[src/rtl/aux_retry_pkg.sv]
package aux_retry_pkg;

    localparam int AUX_SZ_W = 5;

    typedef enum logic [2:0] {
        RES_OK      = 3'd0,
        RES_BUSY    = 3'd1,
        RES_IO      = 3'd2,
        RES_TIMEOUT = 3'd3,
        RES_NODEV   = 3'd4,
        RES_TOOBIG  = 3'd5
    } aux_res_e;

    typedef enum logic [2:0] {
        ST_IDLE,
        ST_POLL,
        ST_PGAP,
        ST_DIVCHK,
        ST_LAUNCH,
        ST_WAIT,
        ST_CLEAR,
        ST_BACKOFF
    } aux_state_e;

    typedef struct packed {
        logic                done;
        logic                tmo;
        logic                rxe;
        logic [AUX_SZ_W-1:0] size;
    } aux_stat_t;

endpackage

[src/rtl/aux_tick_timer.sv]
module aux_tick_timer #(
    parameter int CNT_W = 14
) (
    input  logic             clk,
    input  logic             rst_n,
    input  logic             run,
    input  logic             tick,
    input  logic [CNT_W-1:0] limit,
    output logic             expire
);

    logic [CNT_W-1:0] cnt_d, cnt_q;

    assign expire = run && tick && (cnt_q == limit - CNT_W'(1));

    always_comb begin
        cnt_d = cnt_q;
        if (!run || expire) begin
            cnt_d = '0;
        end else if (tick) begin
            cnt_d = cnt_q + CNT_W'(1);
        end
    end

    always_ff @(posedge clk) begin
        if (!rst_n) begin
            cnt_q <= '0;
        end else begin
            cnt_q <= cnt_d;
        end
    end

    // a running interval never passes its limit
    a_r5_timer_bounded: assert property (@(posedge clk) disable iff (!rst_n)
        run |-> (cnt_q < limit));

endmodule

[src/rtl/aux_result_eval.sv]
module aux_result_eval
    import aux_retry_pkg::*;
#(
    parameter int MAX_BYTES = 20
) (
    input  aux_stat_t           stat,
    input  logic [AUX_SZ_W-1:0] cap,
    output aux_res_e            code,
    output logic [AUX_SZ_W-1:0] count
);

    localparam logic [AUX_SZ_W-1:0] MAXB = AUX_SZ_W'(MAX_BYTES);

    always_comb begin
        count = '0;
        if (!stat.done) begin
            code = RES_BUSY;
        end else if (stat.rxe) begin
            code = RES_IO;
        end else if (stat.tmo) begin
            code = RES_TIMEOUT;
        end else if (stat.size == '0 || stat.size > MAXB) begin
            code = RES_BUSY;
        end else begin
            code  = RES_OK;
            count = (stat.size > cap) ? cap : stat.size;
        end
    end

endmodule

---------------

• _HOW TO COMPLETE THIS TASK_
When the word "MAXB" turns up on a line of the material above, copy that line.

• _SOLUTION_
    localparam logic [AUX_SZ_W-1:0] MAXB = AUX_SZ_W'(MAX_BYTES);
        end else if (stat.size == '0 || stat.size > MAXB) begin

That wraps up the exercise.